To some, it doesn’t matter my motivation or what extreme social and psychological pressures I was under at the time to “do the right thing.” To some, all that matters is I had “free agency” to make my own choices, to which I ask, “Did I *really* have “free agency,” considering what I had been taught growing up and the social and religious coercion that was in play at that moment in time? Did I really have “free agency” when HeartSell techniques were being used to influence my thoughts and actions? Can “free agency” even exist in such a religiously manipulative and coercive environment? Can “free agency” *really* even exist within the patriarchal power differential that exists between a LDS bishop (who happens to also be a social worker well-versed in the NCFA “good mother/birth mother” rhetoric) and a young unwed 20-year old mother?”

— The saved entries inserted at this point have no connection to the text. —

<file path="src/rtl/e_rr_arb_1hot.sv">
// Round-robin arbiter producing a registered one-hot grant with binary index.
// A grant is held until acknowledged, then priority rotates past the winner.
module e_rr_arb_1hot #(
  parameter  int W     = 4,
  localparam int IDX_W = (W > 1) ? $clog2(W) : 1
) (
  input  logic             clk,
  input  logic             arst_n,
  input  logic [W-1:0]     i_req,
  input  logic             i_ack,
  output logic [W-1:0]     o_gnt,
  output logic             o_gnt_vld,
  output logic [IDX_W-1:0] o_gnt_idx
);

  typedef enum logic {
    S_IDLE,
    S_GRANT
  } state_t;

  state_t           state_q, state_d;
  logic [W-1:0]     gnt_q, gnt_d;
  logic [W-1:0]     ptr_q, ptr_d;
  logic [IDX_W-1:0] idx_q, idx_d;
  logic [W-1:0]     req_masked;
  logic [W-1:0]     ptr_next;

  // First set bit of req at or above the one-hot ptr position, wrapping modulo W.
  function automatic logic [W-1:0] rr_pick(input logic [W-1:0] req, input logic [W-1:0] ptr);
    logic [W-1:0] res;
    int           base;
    int           j;
    logic         found;
    res   = '0;
    base  = 0;
    j     = 0;
    found = 1'b0;
    for (int i = 0; i < W; i++) begin
      if (ptr[i]) base = i;
    end
    for (int k = 0; k < W; k++) begin
      j = base + k;
      if (j >= W) j = j - W;
      if (!found && req[j]) begin
        res[j] = 1'b1;
        found  = 1'b1;
      end
    end
    return res;
  endfunction

  function automatic logic [IDX_W-1:0] onehot_to_idx(input logic [W-1:0] oh);
    logic [IDX_W-1:0] r;
    r = '0;
    for (int i = 0; i < W; i++) begin
      if (oh[i]) r = IDX_W'(i);
    end
    return r;
  endfunction

  function automatic logic [W-1:0] rotl1(input logic [W-1:0] v);
    logic [W-1:0] r;
    r = '0;
    for (int i = 0; i < W; i++) begin
      r[(i + 1) % W] = v[i];
    end
    return r;
  endfunction

  // The granted requester is excluded from the re-arbitration on the ack edge.
  assign req_masked = i_req & ~gnt_q;
  assign ptr_next   = rotl1(gnt_q);

  always_comb begin
    state_d = state_q;
    gnt_d   = gnt_q;
    idx_d   = idx_q;
    ptr_d   = ptr_q;
    case (state_q)
      S_IDLE: begin
        if (|i_req) begin
          gnt_d   = rr_pick(i_req, ptr_q);
          idx_d   = onehot_to_idx(gnt_d);
          state_d = S_GRANT;
        end
      end
      S_GRANT: begin
        if (i_ack) begin
          ptr_d = ptr_next;
          if (|req_masked) begin
            gnt_d = rr_pick(req_masked, ptr_next);
            idx_d = onehot_to_idx(gnt_d);
          end else begin
            gnt_d   = '0;
            idx_d   = '0;
            state_d = S_IDLE;
          end
        end
      end
      default: begin
        gnt_d   = '0;
        idx_d   = '0;
        state_d = S_IDLE;
      end
    endcase
  end

  always_ff @(posedge clk or negedge arst_n) begin
    if (!arst_n) begin
      state_q <= S_IDLE;
      gnt_q   <= '0;
      idx_q   <= '0;
      ptr_q   <= W'(1);
    end else begin
      state_q <= state_d;
      gnt_q   <= gnt_d;
      idx_q   <= idx_d;
      ptr_q   <= ptr_d;
    end
  end

  assign o_gnt     = gnt_q;
  assign o_gnt_idx = idx_q;
  assign o_gnt_vld = (state_q == S_GRANT);

`ifndef SYNTHESIS
  a_onehot0 : assert property (@(posedge clk) disable iff (!arst_n) $onehot0(o_gnt));
  a_vld     : assert property (@(posedge clk) disable iff (!arst_n) o_gnt_vld == (|o_gnt));
  a_idx     : assert property (@(posedge clk) disable iff (!arst_n)
                o_gnt_vld ? (o_gnt == (W'(1) << o_gnt_idx)) : (o_gnt_idx == '0));
  a_stable  : assert property (@(posedge clk) disable iff (!arst_n)
                (o_gnt_vld && !i_ack) |=> $stable(o_gnt) && $stable(o_gnt_idx));
`endif

endmodule

</file>
<file path="config.mk">
export PLATFORM = sky130hd
export DESIGN_NAME = e_rr_arb_1hot
export DESIGN_NICKNAME = d
export VERILOG_FILES = /design/src/rtl/e_rr_arb_1hot.sv
export SDC_FILE = /design/constraint.sdc
export NUM_CORES = 1
export LEC_CHECK = 0
export ABC_AREA = 1
export CELL_PAD_IN_SITES_DETAIL_PLACEMENT = 2
export CELL_PAD_IN_SITES_GLOBAL_PLACEMENT = 2
export CORE_ASPECT_RATIO = 1.2
export CORE_UTILIZATION = 33
export CTS_BUF_LIST = sky130_fd_sc_hd__clkbuf_8
export DETAILED_ROUTE_END_ITERATION = 16
export PLACE_DENSITY_LB_ADDON = 0.1
export SLEW_MARGIN = 20
export SYNTH_ARGS = -nofsm -noshare
export SYNTH_HDL_FRONTEND = slang
export SYNTH_SLANG_ARGS = --single-unit
</file>
<file path="constraint.sdc">
create_clock -name clk -period 3.47 [get_ports clk]
set_clock_uncertainty 0.1 [all_clocks]
set_input_delay 1.041 -clock clk [delete_from_list [all_inputs] [get_ports clk]]
set_output_delay 1.041 -clock clk [all_outputs]
set_load 0.02 [all_outputs]
</file>
==> results of run 1 <==
[worst max-delay path, cell delays in order]
cell,delay [ns]
clkdlybuf4s50_1,0.54
inv_1,0.14
nor2_1,0.34
inv_1,0.08
nand2_1,0.10
nand2_1,0.08
nand2_1,0.08
nand2_2,0.08
nand2_1,0.09
nor2_1,0.05
nor2_1,0.09
nand2_1,0.07
nand2_1,0.07
nand2_1,0.07
nand2_2,0.09
nand3_1,0.08
[power groups by stage]
stage / clock [uW] / combinational [uW] / sequential (uW)
floorplan: 0 / 822 / 234
global placement: 0 / 1070 / 225
detailed placement: 0 / 1140 / 228
CTS: 120 / 1150 / 228
global route: 124 / 1260 / 234
finish: 117 / 1130 / 228
[metrics by stage]
stage	instances	setup WS [ns]	utilization [%]	power [uW]
after floorplan	197	1.21	-	1060
after CTS	250	0.379	41.5	1490
after global routing	250	0.206	41.5	1620
after detailed placement	247	0.167	40.2	1370
final	250	0.390	41.5	1470
after global placement	247	0.293	40.2	1300
[kinds of logic after synthesis]
family	Yosys count	synth area share, %
AO/OA/AOI/OAI	13	6.10
AND/OR/NAND/NOR	149	64.2
buffers and inverters	25	8.62
flip-flops	10	21.0
[cells in the mapped netlist (3+ instances only)]
| master | number |
|---|---|
| nor2_1 | 16 |
| nand2_4 | 6 |
| o21ai_0 | 5 |
| inv_1 | 19 |
| nand2_2 | 7 |
| nand3_2 | 7 |
| inv_2 | 3 |
| a21oi_1 | 3 |
| nand4_1 | 5 |
| dfrtp_1 | 10 |
| nand3_1 | 35 |
| nand2_1 | 67 |
[sequential cells by signal, indices dropped and copies added, names as in the netlist]
register and cells:
o_gnt 4, o_gnt_idx 2, o_gnt_vld 1, ptr_q 3
[final cells by class]
class | count | share of cell area, %
Clock buffer | 3 | 2.93
Inverter | 24 | 6.76
Multi-Input combinational cell | 162 | 59.5
Sequential cell | 10 | 17.8
Tap cell | 37 | 3.29
Timing Repair Buffer | 14 | 9.78
[worst max-delay path by stage]
stage | start | to | slack [ns] | cells after the start
2_1_floorplan | i_req[3] | o_gnt_idx[0] | 1.21 | 15
3_3_place_gp | i_req[3] | o_gnt_idx[1] | 0.29 | 16
3_5_place_dp | i_req[3] | o_gnt_idx[0] | 0.17 | 16
4_1_cts | i_req[3] | o_gnt_idx[0] | 0.38 | 16
5_1_grt | i_req[3] | o_gnt_idx[0] | 0.21 | 16
6_report | i_req[3] | o_gnt_idx[0] | 0.39 | 16
[per-layer routing]
layer / track usage (%) / routed length (microns) / vias up
li1: - / - / 678
met3: 1.92 / 63 / 6
met2: 50.1 / 2380 / 17
met4: 5.79 / 54 / 0
met1: 27.8 / 1760 / 655
met5: 0 / 0 / -
==> impl_metrics.tcl, run 1 <==
set metrics [dict create \
    fillers 449 \
    syn-instance-count 197 \
    max-cap-violations 0 \
    wl_mm 4.25 \
    grt_max_degree 11 \
    synth_top_area_share_pct 21.1 \
    crit_fanout 4 \
    syn_nets 204 \
    cts_root_buf "clkbuf_8" \
    cts_sinks 10 \
    cp.required_ns 3.48 \
    ys.flop_type "dfrtp_1" \
    hpwl_mm 3.52 \
    rows 23 \
    grt_pass1_wl_mm 7.19 \
    p_leak_uw 0.000750 \
    synth-edff-count 0 \
    cts_hold_buf 0 \
    vias_per_cell 5.42 \
    r2r-end "o_gnt_idx[0]" \
    synth_area_sq_um 1190 \
    ir_drop_uv 334 \
    switching_share_pct 59.0 \
    overflow 0 \
    first_iter_violations 45 \
    ys_async_sr_fraction_pct 100 \
    grt_util_all_layers_pct 24.7 \
    p_seq_share_pct 15.5 \
    cts_resized 0 \
    seq_area_sq_um 250 \
    grt_antenna_before_repair 0 \
    worst_pin_slew_ns 0.475 \
    yosys_warnings 0 \
    dieArea_sq_um 3850 \
    syn2layout_area_growth_pct 18.3 \
    gp_congestion 0.858 \
    fin_nets 222 \
    yosysTopAreaCell "nand2_1" \
    relSlewSlack_pct 68.3 \
    tns_ns 0 \
    hp-class "register to register" \
    route.detailed.drc 0 \
    hold_slack_ns 0.404 \
    die_w_microns 56.8 \
    cts_setup_buffers 0 \
    p_int_uw 604 \
    fin_crit_ns 3.08 \
    worstHoldStart "o_gnt_idx[1]" \
    io_buffer_count 13 \
    cts_buffer_depth 2 \
    reg2reg_slack_ns 1.31 \
    fin_area_sq_um 1410 \
    final_cell_mix "nand2_1 (67), nand3_1 (35), inv_1 (19), nor2_1 (16), clkdlybuf4s50_1 (13)" \
    max_freq_mhz 325 \
    wl_per_cell_microns 17.0 \
    cp-end-kind "register" \
    reg2reg_from "o_gnt[2]" \
    slew_violations 0 \
    arrival_ns 3.09 \
    ys_seq_area_share_pct 21.0 \
    worstSetupStartpointType "input pin" \
    grt_pass1_vias 1495 \
    clkLatencyLatePin_ns 0.23 \
    n_antenna_cell 0 \
    htreeDepth 1 \
    cts_made_buffers 3 \
    setup_viol 0 \
    hold_viol 0 \
    core_sq_um 3400 \
    holdPathEnd "o_gnt_idx[1]" \
    rsz0062_at_grt "false" \
    dr.pass1.iters 4 \
    p_clk_share_pct 8.0 \
    dr_total_vias 1356 \
    status "finished, final reports clean" \
    synth_cell_type_count 24 \
    finalCritPeriodShare_pct 88.8 \
    start_util_pct 35.0 \
    synthTopCellsByArea "nand2_1 (21%), dfrtp_1 (21%), nand3_1 (15%)" \
    clkTransAtPathRegs_ns 0.05 \
    p_sw_uw 869 \
    power-per-cell-area_nw_per_um2 1050 \
    avgSynthCellArea_sq_um 6.04 \
    r2r_cells 15 \
    hold_depth 2 \
    placed_area_sq_um 1370 \
    multi_input_area_sq_um 837 \
    tritoncts "built" \
    layout-drive-gt1-share_pct 15.5 \
    ios 14 \
    ys_ff_latch 10 \
    die_h_microns 67.8 \
    final_common_cell "nand2_1" \
    ant_nets 0 \
    crit_type "input pin to register" \
    comb_power_share_pct 76.5 \
]
(Power assumes the default switching activity.)
==> inputs of run 2 (changes only) <==
ABC_AREA = default   (was 1)
CORE_UTILIZATION = 36   (was 33)
==> run 2 against run 1 <==
The run now ends with negative setup slack left. Combinational power is 44% lower. Power fell by 26%. Synthesized cell count fell by 26%. Synthesized area fell by 6.1%. Count of clock-buffer cells in the layout is 1 higher. Die area decreased by 13%. Non-clock buffer count up 20. Worst hold slack gained 0.020 ns. First-iteration DRC count rose by 8.9%. Final cell count shrank 18%. Fmax shrank 13%.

But none of that seems to matter to some. The fact (the truth) remains: Regardless of my motivation or the reasons, I banished my daughter to the land of the adopted ones. Consequently, I am a persona non gratis into the eternities, at least according to LDS church doctrine. My heart tells me differently, common sense tells me differently, but the religion of my youth tells me she is lost to my family for the eternities, because of a “loving” God and the sealing ordinance.
Love is banishment, with now and then a postcard from the homeland.